`./design.v`:
```
module lab7_g7_p1(
    input  logic   [31:0]   komut,
    output logic    [6:0]   opcode,
    output logic    [3:0]   aluop,
    output logic    [4:0]   rs1, rs2, rd,
    output logic   [31:0]   imm,
    output logic            hata
);
parameter R = 7'b0000001;
parameter I = 7'b0000011;
parameter U = 7'b0000111;
parameter B = 7'b0001111;
logic [3:0] funct;
logic [6:0] code;
assign opcode = komut [6:0];
assign aluop   = funct;
always_comb begin
    case(opcode)
        R:
            begin
            rd      = komut [11: 7];
            rs1     = komut [19:15];
            rs2     = komut [24:20];
            imm     = 32'b0;
            {funct[3],funct[2:0]}   = {komut[30],komut [14:12]};
            hata      = 1'b0;
            end
        I:
            begin
            rd       = komut [11: 7] ;
            rs1      = komut [19:15] ;
            imm      = {20'b0,  komut [31:20]};
            {funct[3],funct [2:0]}    = {1'b0,komut[14:12]};
            rs2       = 5'b0;
            hata      = 1'b0;
            end
        U:
            begin
            rd        = komut [11: 7];
            imm       = komut [31:12];
            funct     = 4'b0;
            rs1       = 5'b0;
            rs2       = 5'b0;
            hata      = 1'b0;
            end
        B:
            begin
            {funct[3],funct [2:0]}       = {1'b0,komut[14:12]};
            rs1         = komut [19:15];
            rs2         = komut [24:20];
            imm         = {18'b0,komut [31:25],komut [11:7],1'b0};
            rd          = 5'b0;
            hata        = 1'b0;
            end
    default:
            begin
            funct       = 4'b0;
            rs1         = 5'b0;
            rs2         = 5'b0;
            imm         = 32'b0;
            rd          = 5'b0;
            hata        = 1'b1;
			end
endcase
end
endmodule
module lab7_g7_p2(input logic clk, reset,
input logic we,
input logic [4:0] waddr,
input logic [31:0] wbdata,
input logic [4:0] rs1,
input logic [4:0] rs2,
output logic [31:0] rs1_data,
output logic [31:0] rs2_data);
logic [31:0] mem[0:9];
integer i;
always_ff @(posedge clk)
    if(!reset)
    for (i=0; i<10; i=i+1)
    mem[i] <= 32'b0;
    else if(we)
        mem[waddr] <= wbdata;
always_comb begin
    rs1_data = mem[rs1];
    rs2_data = mem[rs2];
end
endmodule
module lab7_g7_p3(input logic clk, reset,
input logic [31:0] komut,
output logic [6:0] opcode,
output logic [3:0] aluop,
output logic [31:0] rs1_data,
output logic [31:0] rs2_data,
output logic [31:0] imm,
output logic hata,
input logic we,
input logic [31:0] rd_data);
logic [4:0] rd_kablo;
logic [4:0] rs1_kablo;
logic [4:0] rs2_kablo;
lab7_g7_p1 inst0(.komut(komut), .rd(rd_kablo), .rs1(rs1_kablo), .rs2(rs2_kablo),
.opcode(opcode), .aluop(aluop), .imm(imm), .hata(hata));
lab7_g7_p2 inst1(.clk(clk), .reset(reset), .we(we), .wbdata(rd_data),
.waddr(rd_kablo), .rs1(rs1_kablo), .rs2(rs2_kablo),.rs1_data(rs1_data),
.rs2_data(rs2_data));
endmodule
module lab8_g7_p1(input logic clk, reset, output logic [31:0]pc,
                  input logic pc_update, input logic [31:0] pc_new);
logic [31:0] pc1;
always_ff @(posedge clk) begin
if(!reset)
pc <= 32'b0;
else
pc <= pc1;
end
always_comb
begin
    if(pc_update)
    pc1 = pc_new;
    else
    pc1 = pc + 4;
end
endmodule
module lab8_g7_p3
(
input logic [31:0] rs1_data, rs2_data,
input logic [31:0] imm,
input logic [6:0] opcode,
input logic [3:0] func,
output logic [31:0] sonuc,
output logic pc_update,
output logic we,
output logic hata
);
parameter R = 7'b0000001;
parameter I = 7'b0000011;
parameter U = 7'b0000111;
parameter B = 7'b0001111;
always_comb begin
    case(opcode)
            R:
            begin
            if(func == 4'b0) begin
            sonuc = $signed(rs1_data) + $signed(rs2_data);
            hata = 0;
            pc_update = 0;
            we = 1;
            end
            else if(func == 4'b1000) begin
            sonuc = $signed(rs1_data) - $signed(rs2_data);
            hata = 0;
            pc_update = 0;
            we = 1;
            end
            else if(func == 4'b0111) begin
            sonuc = $signed(rs1_data) && $signed(rs2_data);
            hata = 0;
            pc_update = 0;
            we = 1;
            end
            else if(func == 4'b0110) begin
            sonuc = $signed(rs1_data) || $signed(rs2_data);
            hata = 0;
            pc_update = 0;
            we = 1;
            end
            else if(func == 4'b0100) begin
            sonuc = $signed(rs1_data) ^ $signed(rs2_data);
            hata = 0;
            pc_update = 0;
            we = 1;
            end
            else if(func == 4'b0001) begin
            sonuc = rs1_data << rs2_data;
            hata = 0;
            pc_update = 0;
            we = 1;
            end
            else if(func == 4'b0101) begin
            sonuc = $signed(rs1_data) >> $signed(rs2_data);
            hata = 0;
            pc_update = 0;
            we = 1;
            end
            else if(func == 4'b1101) begin
            sonuc = $signed(rs1_data) >>> $signed(rs2_data);
            hata = 0;
            pc_update = 0;
            we = 1;
            end
            else begin
            sonuc = 32'bx;
            hata = 1'bx;
            pc_update = 1'bx;
            we = 1'bx;
            end
            end
            I:
            begin
            if(func == 4'b0) begin
            sonuc = $signed(rs1_data) + $signed(imm);
            hata = 0;
            pc_update = 0;
            we = 1;
            end
            else if(func == 4'b0111) begin
            sonuc = $signed(rs1_data) & $signed(imm);
            hata = 0;
            pc_update = 0;
            we = 1;
            end
            else if(func == 4'b0110) begin
            sonuc = $signed(rs1_data) | $signed(imm);
            hata = 0;
            pc_update = 0;
            we = 1;
            end
            else if(func == 4'b0100) begin
            sonuc = $signed(rs1_data) ^ $signed(imm);
            hata = 0;
            pc_update = 0;
            we = 1;
            end
            else if(func == 4'b0001) begin
            sonuc = rs1_data << imm;
            hata = 0;
            pc_update = 0;
            we = 1;
            end
            else if(func == 4'b0101) begin
            sonuc = rs1_data >> imm;
            hata = 0;
            pc_update = 0;
            we = 1;
            end
            else begin
            sonuc = 32'bx;
            hata = 1;
            pc_update = 0;
            we = 0;
            end
            end
            U:
            begin
            sonuc = imm;
            hata = 0;
            pc_update = 0;
            we = 1;
            end
            B:
            begin
            if(func == 4'b0011)begin
            pc_update = 1;
            sonuc = $signed(imm);
            hata = 0;
            we = 0;
            end
            else if(func == 4'b0000) begin
                if($signed(rs1_data) == $signed(rs2_data)) begin
                pc_update = 1;
                sonuc = $signed(imm);
                hata = 0;
                we = 0;
                end
                else begin
                pc_update = 0;
                sonuc = 32'bx;
                hata = 0;
                we = 0;
                end
            end
            else if(func == 4'b0001) begin
                if($signed(rs1_data) != $signed(rs2_data)) begin
                pc_update = 1;
                sonuc = $signed(imm);
                hata = 0;
                we = 0;
                end
                else begin
                pc_update = 0;
                sonuc = 32'bx;
                hata = 0;
                we = 0;
                end
            end
            else if(func == 4'b0100) begin
                if($signed(rs1_data) < $signed(rs2_data)) begin
                pc_update = 1;
                sonuc = $signed(imm);
                hata = 0;
                we = 0;
                end
                else begin
                pc_update = 0;
                sonuc = 32'bx;
                hata = 0;
                we = 0;
                end
            end
            else if(func == 4'b0101) begin
                if($signed(rs1_data) >= $signed(rs2_data)) begin
                pc_update = 1;
                sonuc = $signed(imm);
                hata = 0;
                we = 0;
                end
                else begin
                pc_update = 0;
                sonuc = 32'bx;
                hata = 0;
                we = 0;
                end
            end
            else if(func == 4'b0110) begin
                if(rs1_data < rs2_data) begin
                pc_update = 1;
                sonuc = imm;
                hata = 0;
                we = 0;
                end
                else begin
                pc_update = 0;
                sonuc = 32'bx;
                hata = 0;
                we = 0;
                end
            end
            else if(func == 4'b0111) begin
                if(rs1_data >= rs2_data) begin
                pc_update = 1;
                sonuc = imm;
                hata = 0;
                we = 0;
                end
                else begin
                pc_update = 0;
                sonuc = 32'bx;
                hata = 0;
                we = 0;
                end
            end
            else begin
            pc_update = 0;
            sonuc = 32'bx;
            hata = 1;
            we = 0;
            end
            end
            default: begin
            pc_update = 0;
            sonuc = 32'bx;
            hata = 1;
            we = 0;
            end
            endcase
end
endmodule
module sahinatilkan
(
input logic clk,reset,
input logic [31:0] komut,
output logic [31:0] pc,
output logic hata
);
logic [31:0]    rs1_data,rs2_data,imm;
logic [3:0]     aluop;
logic [6:0]     opcode;
logic           we,hataDecoder,hataExecute;
logic           pc_update;
logic [31:0]    pc_new;
lab7_g7_p3 Decoder(.clk(clk),.reset(reset),.komut(komut),.hata(hataDecoder),.rs1_data(rs1_data),
.rs2_data(rs2_data),.imm(imm),.aluop(aluop),.opcode(opcode),.rd_data(pc_new),.we(we));
lab8_g7_p3 Execute(.rs1_data(rs1_data),.rs2_data(rs2_data),.imm(imm),.func(aluop),.opcode(opcode),
.pc_update(pc_update),.sonuc(pc_new),.we(we),.hata(hataExecute));
lab8_g7_p1 Fetc(.clk(clk),.reset(reset),.pc(pc),.pc_update(pc_update),.pc_new(pc_new));
assign hata = hataDecoder | hataExecute;
endmodule
```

#### PROMPT
Report the lines above that contain "hataExecute".

#### WRITTEN ANSWER
logic           we,hataDecoder,hataExecute;
.pc_update(pc_update),.sonuc(pc_new),.we(we),.hata(hataExecute));
assign hata = hataDecoder | hataExecute;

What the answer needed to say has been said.